Saturday, December 6, 2008

Jazz becomes a salaryman

Yes, the dolphins of financial content have beached themselves on the rocky shores of disappointment leaving yours truly with absolutely no cash. I can't use my English pounds because they wither away when exchanged into Japanese yen. On top of that my Eikaiwa (conversation-based) language school is paying me about 4 years in arrears, meaning I'm not going to see a significant amount of money any time soon. Therefore I have now joined the thousands of salarymen who cram themselves onto the trains early in the morning with almost asphyxiating dedication and perseverence in order to earn the bread... or at least the crusts... well mouldy crusts. I say mouldy crusts, it's actually just the mould in itself; the bread has long gone.
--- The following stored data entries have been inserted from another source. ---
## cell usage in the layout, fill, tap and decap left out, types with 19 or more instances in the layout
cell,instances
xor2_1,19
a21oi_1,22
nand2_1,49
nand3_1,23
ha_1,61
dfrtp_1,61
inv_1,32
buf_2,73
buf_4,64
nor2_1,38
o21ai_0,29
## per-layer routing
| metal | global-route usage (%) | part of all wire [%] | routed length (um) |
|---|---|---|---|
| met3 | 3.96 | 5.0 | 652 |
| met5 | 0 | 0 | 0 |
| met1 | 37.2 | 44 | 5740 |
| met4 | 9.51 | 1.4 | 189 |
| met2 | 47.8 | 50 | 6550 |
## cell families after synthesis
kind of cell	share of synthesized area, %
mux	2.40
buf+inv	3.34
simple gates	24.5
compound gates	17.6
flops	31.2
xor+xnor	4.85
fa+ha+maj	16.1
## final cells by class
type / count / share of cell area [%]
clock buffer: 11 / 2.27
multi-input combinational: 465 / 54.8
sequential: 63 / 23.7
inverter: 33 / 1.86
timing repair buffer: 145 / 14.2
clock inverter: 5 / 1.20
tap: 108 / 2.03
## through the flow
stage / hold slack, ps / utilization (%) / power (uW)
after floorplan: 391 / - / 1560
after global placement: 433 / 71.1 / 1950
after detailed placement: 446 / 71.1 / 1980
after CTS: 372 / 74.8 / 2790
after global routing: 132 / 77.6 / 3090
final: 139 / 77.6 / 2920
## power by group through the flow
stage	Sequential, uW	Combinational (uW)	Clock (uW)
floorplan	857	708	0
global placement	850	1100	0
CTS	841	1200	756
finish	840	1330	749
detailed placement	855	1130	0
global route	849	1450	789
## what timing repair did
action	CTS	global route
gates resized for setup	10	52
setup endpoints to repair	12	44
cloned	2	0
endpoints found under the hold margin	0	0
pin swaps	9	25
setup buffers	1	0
<file path="src/rtl/alu_share_arbiter.sv">
// alu_share_arbiter: shares one combinational ALU between an execute-stage
// requester (A) and an auxiliary requester (B). Results are captured into a
// single-entry response buffer and returned over a valid/ready handshake.
// The condition codes follow port-A arithmetic only.
module alu_share_arbiter #(
    parameter int WIDTH        = 16,
    parameter bit FIXED_PRIO_A = 1'b0
) (
    input  logic             clk,
    input  logic             rst,

    input  logic             a_req_valid,
    output logic             a_req_ready,
    input  logic [WIDTH-1:0] a_in1,
    input  logic [WIDTH-1:0] a_in2,
    input  logic [2:0]       a_op,
    output logic             a_resp_valid,
    input  logic             a_resp_ready,

    input  logic             b_req_valid,
    output logic             b_req_ready,
    input  logic [WIDTH-1:0] b_in1,
    input  logic [WIDTH-1:0] b_in2,
    input  logic [2:0]       b_op,
    output logic             b_resp_valid,
    input  logic             b_resp_ready,

    output logic [WIDTH-1:0] resp_data,

    output logic [WIDTH-1:0] alu_in1,
    output logic [WIDTH-1:0] alu_in2,
    output logic [2:0]       alu_ctrl,
    input  logic [WIDTH-1:0] alu_out,
    input  logic             alu_carry,

    output logic [2:0]       ccr
);

    localparam logic [2:0] OP_NOP = 3'b000;
    localparam logic [2:0] OP_ADD = 3'b001;

    typedef enum logic {EMPTY = 1'b0, FULL = 1'b1} state_t;

    state_t state, state_nxt;
    logic   owner;        // 0 = A holds the buffer, 1 = B
    logic   ptr;          // round-robin pointer: 0 = A next, 1 = B next
    logic   owner_ready;
    logic   can_accept;
    logic   both;
    logic   grant_a;
    logic   grant_b;
    logic   grant;
    logic   op_legal;     // granted op is one of add/not/pass1/pass2

    // Arbitration: a slot exists when the buffer is empty or drains this cycle
    always_comb begin
        owner_ready = owner ? b_resp_ready : a_resp_ready;
        can_accept  = (state == EMPTY) || owner_ready;
        both        = a_req_valid && b_req_valid;
        grant_a     = can_accept && a_req_valid &&
                      (!b_req_valid || FIXED_PRIO_A || !ptr);
        grant_b     = can_accept && b_req_valid && !grant_a;
        grant       = grant_a || grant_b;
        a_req_ready = grant_a;
        b_req_ready = grant_b;
    end

    // ALU drive: illegal opcodes go to the ALU as nop so it never sees them
    always_comb begin
        alu_in1  = '0;
        alu_in2  = '0;
        alu_ctrl = OP_NOP;
        op_legal = 1'b0;
        if (grant_a) begin
            alu_in1  = a_in1;
            alu_in2  = a_in2;
            op_legal = (a_op >= 3'b001) && (a_op <= 3'b100);
            alu_ctrl = op_legal ? a_op : OP_NOP;
        end else if (grant_b) begin
            alu_in1  = b_in1;
            alu_in2  = b_in2;
            op_legal = (b_op >= 3'b001) && (b_op <= 3'b100);
            alu_ctrl = op_legal ? b_op : OP_NOP;
        end
    end

    // Buffer occupancy state register
    always_ff @(posedge clk or posedge rst) begin
        if (rst) state <= EMPTY;
        else     state <= state_nxt;
    end

    // Next-state: a grant always (re)fills; a drain without grant empties
    always_comb begin
        state_nxt = state;
        case (state)
            EMPTY: state_nxt = grant ? FULL : EMPTY;
            FULL:  state_nxt = (owner_ready && !grant) ? EMPTY : FULL;
            default: state_nxt = EMPTY;
        endcase
    end

    // Response valid goes only to the port that owns the buffered result
    always_comb begin
        a_resp_valid = (state == FULL) && !owner;
        b_resp_valid = (state == FULL) &&  owner;
    end

    // Capture result and owner at the grant edge; nop/illegal return zero
    always_ff @(posedge clk or posedge rst) begin
        if (rst) begin
            owner     <= 1'b0;
            resp_data <= '0;
        end else if (grant) begin
            owner     <= grant_b;
            resp_data <= op_legal ? alu_out : '0;
        end
    end

    // Pointer flips only on contended grants
    always_ff @(posedge clk or posedge rst) begin
        if (rst)               ptr <= 1'b0;
        else if (both && grant) ptr <= ~ptr;
    end

    // CCR {neg, carry, zero}: port-A legal ops only; carry from add only
    always_ff @(posedge clk or posedge rst) begin
        if (rst) begin
            ccr <= 3'b000;
        end else if (grant_a && op_legal) begin
            ccr[2] <= alu_out[WIDTH-1];
            ccr[0] <= (alu_out == '0);
            if (alu_ctrl == OP_ADD) ccr[1] <= alu_carry;
        end
    end

endmodule

</file>
<file path="config.mk">
export PLATFORM = sky130hd
export DESIGN_NAME = alu_share_arbiter
export DESIGN_NICKNAME = d
export VERILOG_FILES = /design/src/rtl/alu_share_arbiter.sv
export SDC_FILE = /design/constraint.sdc
export NUM_CORES = 1
export LEC_CHECK = 0
export CAP_MARGIN = 30
export CELL_PAD_IN_SITES_DETAIL_PLACEMENT = 0
export CELL_PAD_IN_SITES_GLOBAL_PLACEMENT = 1
export CORE_MARGIN = 2
export CORE_UTILIZATION = 19
export DETAILED_ROUTE_END_ITERATION = 16
export PLACE_DENSITY = 0.87
export SYNTH_ARGS = -nofsm -noshare
export SYNTH_HDL_FRONTEND = slang
export SYNTH_SLANG_ARGS = --single-unit
</file>
<file path="constraint.sdc">
create_clock -name clk -period 1.7 [get_ports clk]
set_input_delay 0.17 -clock clk [delete_from_list [all_inputs] [get_ports clk]]
set_output_delay 0.17 -clock clk [all_outputs]
set_load 0.05 [all_outputs]
</file>
-- Yosys cells after proc, flatten, opt, wreduce, memory -nomap -nowiden
Cells that the tools add are included.
- order comparisons: 4
- eq/ne operators: 1
- muxes and demuxes: 15
- bitwise operators: 2
- reductions and logical operators: 22
- operator list (kind ; count):
    $mux 16 ; 5
    $logic_not 16->1 ; 1
    $logic_and 1x1->1 ; 12
    $mux 3 ; 4
    $ge 3x1->1 const B ; 2
    $le 3x3->1 const B ; 2
    $logic_not 1->1 ; 5
    $mux 1 ; 5
    $eq 3x1->1 const B ; 1
    $logic_or 1x1->1 ; 3
    $not 1->1 ; 2
    $pmux 1 s2 ; 1
    $reduce_and 2->1 ; 1
- register bits: 22
- output and inout bits: 58
- logic and storage cells: 50

-- Logic depth before layout (Yosys ltp)
- depth in word-level cells: 11
- depth in mapped cells: 6

-- Least setup slack after synthesis
No wires, ideal clock.
- path type: reg-to-output
- start: register ptr
- end: output alu_in1[10]
- data arrival time: 1.713 ns
- data required time: 1.530 ns
- path slack: -0.183 ns
- stages on the path, launching flop included: 5
- path buffers: 1
- cell sequence: dfrtp_1 a21bo_2 a21oi_2 buf_2 a22o_1
- longest elaborated chain between the ends: 7
- RTL lines (what ; line ; source):
    from (decl) ; 46 ; logic ptr;
    from (signal assigned) ; 123 ; else if (both && grant) ptr <= ~ptr;
    $logic_not 1->1 (*) ; 61 ; (!b_req_valid || FIXED_PRIO_A || !ptr);
    $logic_or 1x1->1 (*) ; 61 ;
    $logic_and 1x1->1 (*) ; 60 ; grant_a = can_accept && a_req_valid &&
    named net a_req_ready ; 13 ; output logic a_req_ready,
    $logic_not 1->1 ; 62 ; grant_b = can_accept && b_req_valid && !grant_a;
    $logic_and 1x1->1 ; 62 ;
    $mux 16 ; 79 ; end else if (grant_b) begin
    $mux 16 (*) ; 74 ; if (grant_a) begin
    to (decl) ; 30 ; output logic [WIDTH-1:0] alu_in1,
The timed path passes the listed nets; every way through them passes the cells marked *.

-- Worst setup path after layout
- start: register owner
- end: output alu_in2[0]
- longest elaborated chain between the ends: 8
- RTL lines (what ; line ; source):
    from (decl) ; 45 ; logic owner;
    from (signal assigned) ; 115 ; owner <= grant_b;
    $mux 1 (*) ; 57 ; owner_ready = owner ? b_resp_ready : a_resp_ready;
    $logic_or 1x1->1 (*) ; 58 ; can_accept = (state == EMPTY) || owner_ready;
    $logic_and 1x1->1 (2 in series) ; 60 ;
    $logic_not 1->1 ; 62 ;
    $logic_and 1x1->1 ; 62 ;
    $mux 16 ; 79 ;
    $mux 16 (*) ; 74 ;
    to (decl) ; 31 ; output logic [WIDTH-1:0] alu_in2,
Mark *: on every way between the ends. The rest lies on a longest branch, timed or not.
I have no idea how some of these guys do it. At a time far too early to be considered civilised, these smartly-dressed sardines physically force themselves onto the train, turning toward the door as they get on, and then push backwards, compressing the people behind them into a fine commuter-based paste. There is no rush hour on earth like Tokyo rush hour. I don't care where you've been, or how many thousands of people you've seen trying to crawl into a space half the appropriate capacity, Tokyo simply beats everywhere hands down. No one complains, tuts, or sighs. They just accept the fact that they are about to be made into one giant, homogenous salaryman pancake.

It seems a lot of salarymen do things to extremes, the majority of them getting up before sunrise, travelling in unhealthily-sized crowds, and returning home close to midnight after putting in a minimum of 12 hours, though usually closer to 15 or 16. Of course they return home only after drinking whisky to the extent that, when getting on the same train, one is immediately hit in the face by an almost tangible whiff of booze so strong that it practically gives you a face lift.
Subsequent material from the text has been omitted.